Each feature can override default models during creation via the wizard (step 4). The model editor shows the Inquire phase as Clarify, separately from Research, so requirement clarification and codebase research can use different models. Models can be specified with explicit provider prefixes (e.g., claude:opus[1M], codex:gpt-5.4[272K], opencode:anthropic/claude-sonnet-4-5) or as bare ids resolved against the provider registry. There are three ways a selection reaches OpenCode, and they are distinct:

  • A plain alias such as opus, sonnet, or gpt-5.4 (no slash) resolves to its owning native provider (Claude or Codex) and never to OpenCode — OpenCode contributes only slash-form backend ids.
  • The explicit opencode:<provider>/<model> prefix always routes to OpenCode, passing the backend id straight through (it works even for a backend OpenCode discovers but Agentico does not pre-list).
  • A bare slash-form backend id such as anthropic/claude-sonnet-4-5 (no prefix) resolves to OpenCode when it matches OpenCode's catalog. This is the form Agentico persists for the provider-neutral per-phase defaults when OpenCode is the only ready provider, so an OpenCode model can be a default without any opencode: prefix in the config.

Use agentico --refresh-models when a provider CLI shows new models but Agentico still shows an older catalog. Refresh runs live discovery for all ready providers, updates the version-keyed cache on success, and falls back to the previous cache with a warning if discovery fails.

Launch Flags

agentico [flags]

Flags:
  --config <path>                  Config file (default: ~/.agentic-orchestrator/config.yaml)
  --state-dir <path>               State directory (default: ~/.agentic-orchestrator/features)
  --dangerously-skip-permissions   Skip all permission prompts (use with caution)
  --providers <list>               Restrict to specific providers (claude,codex,opencode)
  --refresh-models                 Refresh provider model catalogs before opening the TUI
  --help, -h                       Show help
  --version, -v                    Show version

Updating

agentico update [--check|-n]

Run agentico update to upgrade to the latest stable release. Use agentico update --check (alias -n) to report the current and latest available versions without installing anything; it exits 0 and prints an already-up-to-date message when you are on the newest release.

Development

# Build
go build -o bin/agentico ./cmd/agentico

# Or use the make target (writes ./bin/agentico)
make build

# Everyday verification
make test-fast

# Generate keybinding docs
go generate ./internal/tui/...

Verification is split into named tiers so everyday checks stay fast while extended coverage remains available.

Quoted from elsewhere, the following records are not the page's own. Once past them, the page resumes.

$ cat src/rtl/core/nearest_neighbour_line_scaler_defines.svh
// ---------------------------------------------------------------------------
// Nearest-neighbour line scaler: assertion macros
// Shared property shorthands for the scaler modules. They expect signals
// named clk and arst_n in the module that uses them.
// ---------------------------------------------------------------------------
`ifndef NEAREST_NEIGHBOUR_LINE_SCALER_DEFINES_SVH
`define NEAREST_NEIGHBOUR_LINE_SCALER_DEFINES_SVH

// Same-cycle implication, checked out of reset.
`define NNLS_ASSERT_IMP(lbl, ante, cons, msg) \
	lbl: assert property (@(posedge clk) disable iff (!arst_n) (ante) |-> (cons)) \
		else $error(msg);

// Next-cycle implication, checked out of reset.
`define NNLS_ASSERT_NXT(lbl, ante, cons, msg) \
	lbl: assert property (@(posedge clk) disable iff (!arst_n) (ante) |=> (cons)) \
		else $error(msg);

`endif

$ cat src/rtl/core/nnls_pkg.sv
// ---------------------------------------------------------------------------
// Nearest-neighbour line scaler package
// Command and status codes, register indexes and the result descriptor
// passed from the control unit to the output stage.
// ---------------------------------------------------------------------------
`default_nettype none

package nnls_pkg;

	localparam int unsigned PIX_W   = 24;
	localparam int unsigned INW_W   = 13;
	localparam int unsigned OUTW_W  = 16;
	localparam int unsigned SCALE_W = 23;
	localparam int unsigned FRAC_W  = 24;
	localparam int unsigned POS_W   = 32;
	localparam int unsigned CFG_IDX_W  = 2;
	localparam int unsigned CFG_DATA_W = 23;

	localparam logic [FRAC_W-1:0] Q_ONE = 24'h01_0000;

	typedef enum logic [1:0] {
		CMD_LOAD  = 2'd0,
		CMD_FETCH = 2'd1,
		CMD_START = 2'd2,
		CMD_NONE  = 2'd3
	} cmd_t;

	typedef enum logic [1:0] {
		ST_LOADED  = 2'd0,
		ST_PIXEL   = 2'd1,
		ST_SPENT   = 2'd2,
		ST_REFUSED = 2'd3
	} status_t;

	localparam logic [CFG_IDX_W-1:0] REG_IN_WIDTH  = 2'd0;
	localparam logic [CFG_IDX_W-1:0] REG_OUT_WIDTH = 2'd1;
	localparam logic [CFG_IDX_W-1:0] REG_INV_SCALE = 2'd2;

	typedef struct packed {
		status_t status;
		logic    row_end;
	} result_t;

endpackage

`default_nettype wire

$ cat src/rtl/core/nnls_out.sv
// ---------------------------------------------------------------------------
// Nearest-neighbour line scaler: output stage
// Tracks the item whose line store read is in flight and registers the
// finished result so the input side keeps moving while the output stalls, until the in-flight slot is full.
// ---------------------------------------------------------------------------
`default_nettype none

`include "nearest_neighbour_line_scaler_defines.svh"

module nnls_out (
	input  wire logic                        clk,
	input  wire logic                        arst_n,
	input  wire logic                        issue,
	input  wire nnls_pkg::result_t           res,
	input  wire logic [nnls_pkg::PIX_W-1:0]  rdata,
	output logic                             take,
	output logic                             out_valid,
	input  wire logic                        out_ready,
	output logic [1:0]                       status,
	output logic [nnls_pkg::PIX_W-1:0]       pixel_out,
	output logic                             row_end
);

	import nnls_pkg::*;

	logic            valid_s1;
	result_t         res_s1;
	logic            out_valid_q;
	status_t         status_q;
	logic [PIX_W-1:0] pixel_q;
	logic            row_end_q;
	logic            out_free;

	assign out_free = !out_valid_q || out_ready;
	assign take     = !valid_s1 || out_free;

	always_ff @(posedge clk or negedge arst_n) begin
		if (!arst_n) begin
			valid_s1    <= 1'b0;
			out_valid_q <= 1'b0;
		end else begin
			if (take) begin
				valid_s1 <= issue;
			end
			if (out_free) begin
				out_valid_q <= valid_s1;
			end
		end
	end

	always_ff @(posedge clk) begin
		if (take && issue) begin
			res_s1 <= res;
		end
		if (out_free && valid_s1) begin
			status_q  <= res_s1.status;
			row_end_q <= res_s1.row_end;
			// only a pixel result carries line store data
			pixel_q   <= (res_s1.status == ST_PIXEL) ? rdata : '0;
		end
	end

	assign out_valid = out_valid_q;
	assign status    = status_q;
	assign pixel_out = pixel_q;
	assign row_end   = row_end_q;

	`NNLS_ASSERT_IMP(a_pix_only_on_pixel, out_valid_q && status_q != ST_PIXEL, pixel_q == '0, "pixel data on a non-pixel result")
	`NNLS_ASSERT_IMP(a_row_end_on_pixel, out_valid_q && row_end_q, status_q == ST_PIXEL, "row end on a non-pixel result")
	`NNLS_ASSERT_NXT(a_s1_holds, valid_s1 && !out_free, valid_s1 && $stable(res_s1), "in-flight item lost while output stalled")

endmodule

`default_nettype wire
File: config.mk
export PLATFORM = sky130hd
export DESIGN_NAME = nnls_ctrl
export DESIGN_NICKNAME = d
export VERILOG_FILES = /design/src/rtl/core/nearest_neighbour_line_scaler_defines.svh /design/src/rtl/core/nnls_pkg.sv /design/src/rtl/core/nnls_ctrl.sv
export SDC_FILE = /design/constraint.sdc
export NUM_CORES = 1
export LEC_CHECK = 0
export ABC_AREA = 0
export BUFFER_PORTS_ARGS = -buffer_cell sky130_fd_sc_hd__clkbuf_2
export CAP_MARGIN = 15
export CORE_UTILIZATION = 55
export CTS_BUF_LIST = sky130_fd_sc_hd__clkbuf_4 sky130_fd_sc_hd__clkbuf_8
export DETAILED_ROUTE_END_ITERATION = 12
export PLACE_DENSITY = 0.82
export SLEW_MARGIN = 15
export SYNTH_ARGS = -nofsm -noshare
export SYNTH_HDL_FRONTEND = slang
export SYNTH_SLANG_ARGS = --single-unit
File: constraint.sdc
create_clock -name clk -period 7.9 [get_ports clk]
set_input_delay 0.395 -clock clk [delete_from_list [all_inputs] [get_ports clk]]
set_output_delay 0.395 -clock clk [all_outputs]
set_load 0.02 [all_outputs]
==> src/hw/rtl/sclc_pkg.sv <==
// Package for the serial command LED controller: request and result types,
// command word table, word codes and running-light modes.
// No dependencies.
package sclc_pkg;

    localparam int NUM_WORDS      = 8;
    localparam int MAX_WORD_CHARS = 8;
    localparam int PERIOD_W       = 16;

    localparam logic [7:0] TERM_CHAR = 8'h23;
    localparam logic [7:0] NUL_CHAR  = 8'h00;

    localparam logic [PERIOD_W-1:0] TICK_PERIOD_RESET = 16'd500;
    localparam logic [PERIOD_W-1:0] TICK_COUNT_RESET  = 16'd1;

    // Command kinds
    localparam logic CMD_BYTE = 1'b0;
    localparam logic CMD_TICK = 1'b1;

    // Word codes as reported in matched_word
    localparam logic [3:0] WORD_NONE     = 4'd0;
    localparam logic [3:0] WORD_LED0_OFF = 4'd1;
    localparam logic [3:0] WORD_LED0_ON  = 4'd2;
    localparam logic [3:0] WORD_LED1_OFF = 4'd3;
    localparam logic [3:0] WORD_LED1_ON  = 4'd4;
    localparam logic [3:0] WORD_LEFT     = 4'd5;
    localparam logic [3:0] WORD_RIGHT    = 4'd6;
    localparam logic [3:0] WORD_FLASHING = 4'd7;
    localparam logic [3:0] WORD_TIME_OUT = 4'd8;

    // Word text, first character in the top byte, short words padded with NUL
    localparam logic [63:0] WORD_TEXT [NUM_WORDS] = '{
        64'("Led0:OFF"),
        {"Led0:ON", 8'h00},
        64'("Led1:OFF"),
        {"Led1:ON", 8'h00},
        {"left", 32'h0},
        {"right", 24'h0},
        64'("flashing"),
        64'("Time out")
    };

    localparam logic [3:0] WORD_LEN [NUM_WORDS] = '{
        4'd8, 4'd7, 4'd8, 4'd7, 4'd4, 4'd5, 4'd8, 4'd8
    };

    typedef enum logic [1:0] {
        MODE_PAUSE    = 2'd0,
        MODE_LEFT     = 2'd1,
        MODE_RIGHT    = 2'd2,
        MODE_FLASHING = 2'd3
    } light_mode_t;

    typedef struct packed {
        logic       command;
        logic [7:0] byte_value;
    } sclc_item_t;

    typedef struct packed {
        logic       led_zero;
        logic       led_one;
        logic [3:0] run_lights;
        logic [1:0] light_mode;
        logic [3:0] matched_word;
    } sclc_result_t;

    // Control from the pipeline to the lamp block
    typedef struct packed {
        logic       tick;
        logic       apply;
        logic [3:0] word;
    } sclc_lamp_ctl_t;

endpackage

==> src/hw/rtl/sclc_if.sv <==
// Valid/ready channel interfaces for the serial command LED controller.
// Depends on sclc_pkg for the payload types.
interface sclc_in_if import sclc_pkg::*; ();
    logic       valid;
    logic       ready;
    sclc_item_t data;

    modport source (output valid, output data, input ready);
    modport sink   (input valid, input data, output ready);
endinterface

interface sclc_out_if import sclc_pkg::*; ();
    logic         valid;
    logic         ready;
    sclc_result_t data;

    modport source (output valid, output data, input ready);
    modport sink   (input valid, input data, output ready);
endinterface

==> src/hw/rtl/sclc_cmd_buf.sv <==
// Command character buffer with fill count, overflow mark and word matcher.
// Depends on sclc_pkg for the word table and codes.
module sclc_cmd_buf import sclc_pkg::*;
#(
    parameter int BUFFER_CHARS = 8
)
(
    input  logic       clk,
    input  logic       rst_n,
    input  logic       push,
    input  logic       term,
    input  logic [7:0] byte_value,
    output logic [3:0] matched_word
);

    localparam int CW = $clog2(BUFFER_CHARS + 1);
    localparam int AW = $clog2(BUFFER_CHARS);

    logic [7:0]    chars_reg [BUFFER_CHARS];
    logic [CW-1:0] count_reg;
    logic [CW-1:0] count_next;
    logic          ovf_reg;
    logic          ovf_next;
    logic          full;

    assign full = (count_reg == CW'(BUFFER_CHARS));

    always_ff @(posedge clk)
    begin
        if (push && !full)
        begin
            chars_reg[count_reg[AW-1:0]] <= byte_value;
        end
    end

    always_comb
    begin
        count_next = count_reg;
        ovf_next   = ovf_reg;
        if (term)
        begin
            count_next = '0;
            ovf_next   = 1'b0;
        end
        else if (push)
        begin
            if (full)
            begin
                ovf_next = 1'b1;
            end
            else
            begin
                count_next = count_reg + CW'(1);
            end
        end
    end

    always_ff @(posedge clk or negedge rst_n)
    begin
        if (!rst_n)
        begin
            count_reg <= '0;
            ovf_reg   <= 1'b0;
        end
        else
        begin
            count_reg <= count_next;
            ovf_reg   <= ovf_next;
        end
    end

    // Compare the held characters with every word at once; the length check
    // keeps unwritten entries out of any hit.
    always_comb
    begin
        logic hit;
        matched_word = WORD_NONE;
        for (int w = 0; w < NUM_WORDS; w++)
        begin
            hit = (count_reg == CW'(WORD_LEN[w]));
            for (int i = 0; i < MAX_WORD_CHARS; i++)
            begin
                if (i < int'(WORD_LEN[w]) &&
                    chars_reg[i] != WORD_TEXT[w][63 - 8*i -: 8])
                begin
                    hit = 1'b0;
                end
            end
            if (hit && !ovf_reg && matched_word == WORD_NONE)
            begin
                matched_word = 4'(w + 1);
            end
        end
    end

endmodule

==> src/hw/rtl/sclc_lamps.sv <==
// LED and running-light state: tick counter, period register, mode and lamps.
// Depends on sclc_pkg for word codes, modes and the control struct.
module sclc_lamps import sclc_pkg::*;
(
    input  logic                clk,
    input  logic                rst_n,
    input  logic                cfg_we,
    input  logic [PERIOD_W-1:0] cfg_wdata,
    input  sclc_lamp_ctl_t      ctl,
    output logic [5:0]          port_next,
    output light_mode_t         mode_next
);

    logic [PERIOD_W-1:0] period_reg;
    logic [PERIOD_W-1:0] tick_count_reg;
    logic [PERIOD_W-1:0] tick_count_next;
    logic [PERIOD_W-1:0] tick_inc;
    logic [5:0]          port_reg;
    light_mode_t         mode_reg;
    logic [3:0]          lamps;
    logic [3:0]          lamps_step;
    logic                do_step;

    assign tick_inc = tick_count_reg + PERIOD_W'(1);
    assign do_step  = ctl.tick && (tick_inc >= period_reg);
    assign lamps    = port_reg[5:2];

    // One step of the running lights in the current mode
    always_comb
    begin
        lamps_step = lamps;
        unique case (mode_reg)
            MODE_LEFT:
            begin
                if (lamps == 4'h0 || lamps == 4'hF || lamps == 4'h8)
                    lamps_step = 4'h1;
                else if (lamps == 4'h1 || lamps == 4'h2 || lamps == 4'h4)
                    lamps_step = {lamps[2:0], 1'b0};
            end
            MODE_RIGHT:
            begin
                if (lamps == 4'h0 || lamps == 4'hF || lamps == 4'h1)
                    lamps_step = 4'h8;
                else if (lamps == 4'h2 || lamps == 4'h4 || lamps == 4'h8)
                    lamps_step = {1'b0, lamps[3:1]};
            end
            MODE_FLASHING: lamps_step = ~lamps;
            MODE_PAUSE:    lamps_step = lamps;
        endcase
    end

    always_comb
    begin
        port_next       = port_reg;
        mode_next       = mode_reg;
        tick_count_next = tick_count_reg;
        if (ctl.tick)
        begin
            tick_count_next = do_step ? '0 : tick_inc;
            if (do_step)
            begin
                port_next[5:2] = lamps_step;
            end
        end
        if (ctl.apply)
        begin
            unique case (ctl.word)
                WORD_LED0_OFF: port_next[0] = 1'b0;
                WORD_LED0_ON:  port_next[0] = 1'b1;
                WORD_LED1_OFF: port_next[1] = 1'b0;
                WORD_LED1_ON:  port_next[1] = 1'b1;
                WORD_LEFT:     mode_next    = MODE_LEFT;
                WORD_RIGHT:    mode_next    = MODE_RIGHT;
                WORD_FLASHING: mode_next    = MODE_FLASHING;
                WORD_TIME_OUT: mode_next    = MODE_PAUSE;
                default:       ;
            endcase
        end
    end

    always_ff @(posedge clk or negedge rst_n)
    begin
        if (!rst_n)
        begin
            period_reg     <= TICK_PERIOD_RESET;
            tick_count_reg <= TICK_COUNT_RESET;
            port_reg       <= '1;
            mode_reg       <= MODE_PAUSE;
        end
        else
        begin
            if (cfg_we)
            begin
                period_reg <= cfg_wdata;
            end
            tick_count_reg <= tick_count_next;
            port_reg       <= port_next;
            mode_reg       <= mode_next;
        end
    end

endmodule

==> src/hw/rtl/serial_command_led_controller.sv <==
// Top level of the serial command LED controller.
// Depends on sclc_pkg, sclc_if, sclc_cmd_buf and sclc_lamps.
//
// Usage:
//   cmd_in  carries one request per handshake: a serial byte (command 0)
//           or a timer tick (command 1). Bytes other than '#' or NUL are
//           gathered into a command; '#' or NUL ends it and the command is
//           matched against the eight fixed words.
//   led_out returns exactly one result per request: both single LEDs, the
//           four running lamps and the mode after that request, plus the
//           code of the word recognized by a terminator (0 otherwise).
//   cfg_we / cfg_wdata write tick_period (ticks between lamp steps); write
//           it only while no request is in flight.
// Path: an accepted request is held in the input register, and its result is
//   registered in the result register, from which led_out takes it.
// Throughput: one request per cycle while led_out keeps taking results;
//   every request takes a single pass through the matcher and lamp logic
//   between the input register and the result register.
// Reset: both LEDs and all lamps lit, pause mode, tick period 500, tick
//   count 1, empty command, no request or result held.
// Stall: a result not taken holds in the output register; the input
//   register still fills behind it, then ready drops until led_out drains.
module serial_command_led_controller import sclc_pkg::*;
#(
    parameter int BUFFER_CHARS = 8
)
(
    input  logic                clk,
    input  logic                rst_n,
    sclc_in_if.sink             cmd_in,
    sclc_out_if.source          led_out,
    input  logic                cfg_we,
    input  logic [PERIOD_W-1:0] cfg_wdata
);

    // Input register
    logic           s1_valid_reg;
    sclc_item_t     s1_item_reg;
    // Result register
    logic           out_valid_reg;
    sclc_result_t   out_data_reg;
    sclc_result_t   out_data_next;

    logic           out_free;
    logic           fire;
    logic           is_term;
    logic [3:0]     matched_word;
    logic [5:0]     port_next;
    light_mode_t    mode_next;
    sclc_lamp_ctl_t lamp_ctl;

    // The result slot takes a new value when empty or being drained
    assign out_free = !out_valid_reg || led_out.ready;
    assign fire     = s1_valid_reg && out_free;
    assign cmd_in.ready = !s1_valid_reg || out_free;

    assign is_term = (s1_item_reg.byte_value == TERM_CHAR) ||
                     (s1_item_reg.byte_value == NUL_CHAR);

    assign lamp_ctl.tick  = fire && (s1_item_reg.command == CMD_TICK);
    assign lamp_ctl.apply = fire && (s1_item_reg.command == CMD_BYTE) && is_term;
    assign lamp_ctl.word  = matched_word;

    sclc_cmd_buf #(
        .BUFFER_CHARS (BUFFER_CHARS)
    ) u_cmd_buf (
        .clk          (clk),
        .rst_n        (rst_n),
        .push         (fire && (s1_item_reg.command == CMD_BYTE) && !is_term),
        .term         (lamp_ctl.apply),
        .byte_value   (s1_item_reg.byte_value),
        .matched_word (matched_word)
    );

    sclc_lamps u_lamps (
        .clk       (clk),
        .rst_n     (rst_n),
        .cfg_we    (cfg_we),
        .cfg_wdata (cfg_wdata),
        .ctl       (lamp_ctl),
        .port_next (port_next),
        .mode_next (mode_next)
    );

    // Report the state as it stands after this request
    always_comb
    begin
        out_data_next.led_zero     = port_next[0];
        out_data_next.led_one      = port_next[1];
        out_data_next.run_lights   = port_next[5:2];
        out_data_next.light_mode   = mode_next;
        out_data_next.matched_word = lamp_ctl.apply ? matched_word : WORD_NONE;
    end

    always_ff @(posedge clk or negedge rst_n)
    begin
        if (!rst_n)
        begin
            s1_valid_reg  <= 1'b0;
            out_valid_reg <= 1'b0;
        end
        else
        begin
            if (cmd_in.ready)
            begin
                s1_valid_reg <= cmd_in.valid;
            end
            if (out_free)
            begin
                out_valid_reg <= s1_valid_reg;
            end
        end
    end

    always_ff @(posedge clk)
    begin
        if (cmd_in.valid && cmd_in.ready)
        begin
            s1_item_reg <= cmd_in.data;
        end
        if (fire)
        begin
            out_data_reg <= out_data_next;
        end
    end

    assign led_out.valid = out_valid_reg;
    assign led_out.data  = out_data_reg;

endmodule

==> src/flat_wrapper.sv <==
// flat-port wrapper written by rule: the top's interface ports become plain ports
module serial_command_led_controller_flat import sclc_pkg::*;
#(
    parameter int BUFFER_CHARS = 8
)
  (clk, rst_n, cfg_we, cfg_wdata, cmd_in_valid, cmd_in_data, cmd_in_ready, led_out_valid, led_out_data, led_out_ready);
  sclc_in_if cmd_in_i ();
  sclc_out_if led_out_i ();
  input  logic clk;
  input  logic rst_n;
  input  logic cfg_we;
  input  logic [PERIOD_W-1:0] cfg_wdata;
  input wire logic [$bits(cmd_in_i.valid)-1:0] cmd_in_valid;
  input wire logic [$bits(cmd_in_i.data)-1:0] cmd_in_data;
  output wire logic [$bits(cmd_in_i.ready)-1:0] cmd_in_ready;
  output wire logic [$bits(led_out_i.valid)-1:0] led_out_valid;
  output wire logic [$bits(led_out_i.data)-1:0] led_out_data;
  input wire logic [$bits(led_out_i.ready)-1:0] led_out_ready;
  assign cmd_in_i.valid = cmd_in_valid;
  assign cmd_in_i.data = cmd_in_data;
  assign cmd_in_ready = cmd_in_i.ready;
  assign led_out_valid = led_out_i.valid;
  assign led_out_data = led_out_i.data;
  assign led_out_i.ready = led_out_ready;
  serial_command_led_controller #(.BUFFER_CHARS(BUFFER_CHARS)) u_core (.clk(clk), .rst_n(rst_n), .cmd_in(cmd_in_i), .led_out(led_out_i), .cfg_we(cfg_we), .cfg_wdata(cfg_wdata));
endmodule
==> config.mk <==
export PLATFORM = sky130hd
export DESIGN_NAME = serial_command_led_controller_flat
export DESIGN_NICKNAME = d
export VERILOG_FILES = /design/src/hw/rtl/sclc_pkg.sv /design/src/hw/rtl/sclc_if.sv /design/src/hw/rtl/sclc_cmd_buf.sv /design/src/hw/rtl/sclc_lamps.sv /design/src/hw/rtl/serial_command_led_controller.sv /design/src/flat_wrapper.sv
export SDC_FILE = /design/constraint.sdc
export NUM_CORES = 1
export LEC_CHECK = 0
export BUFFER_PORTS_ARGS = -buffer_cell sky130_fd_sc_hd__buf_4
export CORE_AREA = 2 2 103 105
export CTS_CLUSTER_DIAMETER = 40
export DETAILED_ROUTE_END_ITERATION = 6
export DIE_AREA = 0 0 105 107
export PLACE_DENSITY = 0.81
export SLEW_MARGIN = 20
export SYNTH_ARGS = -nofsm -noshare
export SYNTH_HDL_FRONTEND = slang
export SYNTH_SLANG_ARGS = --single-unit
==> constraint.sdc <==
create_clock -name clk -period 4.3 [get_ports clk]
set_input_delay 0.645 -clock clk [delete_from_list [all_inputs] [get_ports clk]]
set_output_delay 0.645 -clock clk [all_outputs]
set_load 0.05 [all_outputs]
* Yosys cells after proc, flatten, opt, wreduce, memory -nomap -nowiden *
Memory sizes are Yosys's and may differ from the RTL's.
Index checks and enable logic that the tools add are counted.

cells by class
  mux-type cells = 78
  reduce and logical (&&, ||, !) cells = 52
  bitwise logic cells = 2
  eq/ne operators = 55
  order comparisons = 1
  add/sub/neg operators = 2

operators with widths
  cell                   number
  $ne 8x7->1 const B     29
  $mux 1                 55
  $mux 4                 11
  $eq 4x3->1 const B     8
  $logic_not 4->1        8
  $ne 8x6->1 const B     4
  $logic_and 1x1->1      23
  $add 16x1->16 const B  1
  $eq 4x4->1 const B     4
  $ge 16x16->1           1
  $mux 16                1
  $pmux 4 s4             1
  $eq 4x2->1 const B     3
  $logic_or 1x1->1       10
  $mux 3                 3
  $eq 4x1->1 const B     2
  $eq 8x6->1 const B     1
  $logic_not 8->1        1
  $mux 2                 4
  $pmux 2 s4             1
  $logic_not 1->1        5
  $add 4x1->4 const B    1
  $eq 2x2->1 const B     2
  $not 4->4              1
  7 further kinds        10

word-level totals
  memories kept = 1
  register bits after elaboration = 68
  logic and storage cells = 206
  memory bits (writable) = 64

memory list
  memory                      words  width  read ports  clocked after Yosys merged registers in  wr ports  RTL line            RTL
  u_core.u_cmd_buf.chars_reg  8      8      8           0                                        1         sclc_cmd_buf.sv:19  logic [7:0] chars_reg [BUFFER_CHARS];

* Longest topological paths before layout *
Gate-level depths: netlist of the first run.
An unclocked memory read counts as a cell.

  depth after elaboration = 36
  gate-level depth with buffers = 16
  gate-level depth less buffers = 15

* By module *
From an unflattened synthesis of the first run, not the netlist that was laid out.

unflattened totals
  cells, all modules = 507
  area total of the unflattened synthesis = 6134.6 um^2

modules (own cells, without submodules)
  module                         area an instance (um^2)  times used  cells each
  sclc_cmd_buf                   2770.2                   1           175
  sclc_lamps                     2524.9                   1           286
  serial_command_led_controller  839.6                    1           46

* Worst setup path after synthesis of the first run *
OpenSTA, ideal clock, no wires.

  kind = flip-flop to flip-flop
  start = register u_core.u_lamps.tick_count_reg[0]
  end = register u_core.out_data_reg (netlist bit u_core.led_out.data[6]) (data pin)
  path buffers = 0
  cell stages (with the launch flop) = 15
  period minus slack after synthesis = 3.534 ns
  slack = 0.766 ns
  arrival time = 3.271 ns
  data required time = 4.037 ns
  cells stage by stage = dfstp_2 ha_1 nand3_1 nor3_1 and3_1 and3_1 nand3_1 xor2_1 inv_1 ha_1 nand4_1 a211oi_1 a21o_1 and2_1 mux2_2

RTL lines
  item                    RTL line                              RTL
  from (decl)             sclc_lamps.sv:15                      logic [PERIOD_W-1:0] tick_count_reg;
  from (signal assigned)  sclc_lamps.sv:96                      tick_count_reg <= tick_count_next;
  to (signal assigned)    serial_command_led_controller.sv:123  out_data_reg <= out_data_next;
  to (decl)               serial_command_led_controller.sv:41   sclc_result_t out_data_reg;

==> flow_summary.yaml, run 1 <==
outcome:
  status: "completed"
synthesis:
  synth_top_area_share: 0.426
  yosys.area.top_type: "edfxtp_1"
  synthMuxAreaShare: 0.0111
  ys_top_cells_by_area: "edfxtp_1 (43%), dfrtp_1 (14%), dfstp_2 (5.7%)"
  ys_seq_area_frac: 0.625
  post_synth_num_cell_types: 55
  netlist_instances: 499
  synth_compound_area_frac: 0.0932
  syn_nets: 549
  async_flop_share: 0.356
  synth-edff-count: 85
  synthXorXnorAreaFrac: 0.0205
  synth_top_family_by_area: "simple AND/OR/NAND/NOR gates"
  synth-seq-cells: 132
  synthSimpleGateAreaFrac: 0.181
  synth_warnings: 0
  yosys_most_used_dff: "edfxtp_1"
  synth.cell_area_um2: 5990
  synthAdderAreaFrac: 0.0418
  synth_area_per_cell_um2: 12.0
place:
  dp_hpwl_um: 8440
  io_buffer_count: 43
  gp_congestion: 0.892
setup_path:
  crit_path_start: "u_core.u_lamps.tick_count_reg[0]"
  crit_required_ns: 4.56
  worstPathMaxFanout: 5
  reg2reg_depth: 15
  r2r_end: "u_core.led_out.data[6]"
  worstSetupStartpointType: "flip-flop"
  path_class: "flip-flop to flip-flop"
  crit_path_end: "u_core.led_out.data[6]"
  r2r-start: "u_core.u_lamps.tick_count_reg[0]"
  worstPathArrival_ns: 4.19
  end_kind: "flip-flop"
  rrSetupSlack_ns: 0.38
cells_and_area:
  largest_register_ff_count: 64
  drive_above_1_share: 0.198
  fin_util: 0.706
  diodes: 0
  nNetsFinal: 603
  synthToLayoutAreaGrowth_pct: 18.9
detailed_routing:
  antenna_left: 0
  drt-initial-drc-count: 398
  first_pass_iters: 6
  drc_errors: 0
  vias_per_cell: 6.01
  wl_per_cell_um: 18.4
  wl_um: 12900
  num_vias: 4219
sta:
  hold_viol: 0
  finalSetupTns_ns: 0
  relSlewSlack: 0.479
  rsz0062_at_grt: "false"
  finClkSkew_ns: 0.00889
  fmaxAchievable_mhz: 255
  period_needed_ns: 3.92
  fin_crit_sh: 0.913
  slew_violations: 0
  worst_pin_slew_ns: 0.778
  finalSetupViolCount: 0
clock_tree:
  ctsLongestPathBuffers: 2
  root_buffer: "clkbuf_8"
  cts.sinks: 132
  cts-buffers-inserted: 17
  clock_latency_ns: 0.52
  clkTransAtPathRegs_ns: 0.06
  cts_tree: "built"
  h-tree-depth: 4
  post_cts_buffers: 0
grt:
  grtUsageTotal: 0.243
  grt_pass1_vias: 4172
  overflow: 0
  grt_pass1_wl_um: 20900
  grt_max_degree: 48
  antenna_found_initial: 0
hold_path:
  hp-class: "input port to asynchronous set/reset pin"
floorplan:
  core.rowCount: 37
  floorplan.initialDensity: 0.593
  fp.dieH_um: 107
  dieArea_um2: 11200
  die_w_um: 105
  design.core.area_um2: 10100
  pin_count: 44
pwr:
  peakVddDrop_mv: 0.362
  p_leak_nw: 2.86
  powerDensity_nw_per_um2: 493
flow_run:
  cap_violations: 0
==> worst min path at each step <==
stage | endpoint | slack (ns) | cells past startpoint
3_5_place_dp | u_core.u_lamps.port_reg[0] | 0.49 | 2
5_1_grt | u_core.u_lamps.mode_reg[0] | 0.18 | 1
4_1_cts | u_core.u_lamps.period_reg[15] | 0.15 | 1
3_3_place_gp | u_core.u_lamps.port_reg[0] | 0.48 | 2
2_1_floorplan | u_core.led_out.valid | 0.35 | 0
6_report | u_core.u_lamps.mode_reg[0] | 0.13 | 1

Tier Command Current wall time Purpose
Fast suite make test-fast 23s, target <=30s Everyday all-package short-mode check before handoff.
E2E smoke shell bash test/e2e/smoke.sh 48.53s Builds the binary and checks CLI flags plus embedded skill layout.
Isolated integration go test ./test/integration/... -count=1 323.06s Lifecycle, state-machine, and protocol-violation coverage.
E2E Go (TUI / teatest) go test ./test/e2e/... -count=1 -race 41.51s Full TUI and teatest behavior with the race detector.
TUI observability `go test -tags tui_observe ./internal/tui -run 'Observed Emits' -count=1` 15.14s
Race regression go test ./... -count=1 -race 158.82s Extended all-package race/regression sweep.
Eval AGENTIC_EVAL=1 go test ./test/eval/... -count=1 gated; not measured Live skill/guideline discovery against real LLM CLIs.

go vet ./... and go build ./... remain required static and build checks. The tagged TUI observability tier is the explicit opt-in gate for slower observer-backed TUI integration coverage. The race-enabled all-package sweep is the Race regression tier, not the ordinary unit command. See AGENTS.md and docs/testing-baseline.md for timing details, and see AGENTS.md for the isolated-run pattern for running a second instance without colliding with the first.

Contributing

Pull requests are welcome. See CONTRIBUTING.md for the development setup, branch and commit conventions.

Contributions to this project require agreeing to the DoorDash Contributor License Agreement. See CONTRIBUTOR_LICENSE_AGREEMENT.md.

License

Agentic Orchestrator is licensed under the Apache License, Version 2.0.

Notices

See NOTICE.txt for third-party components and attributions.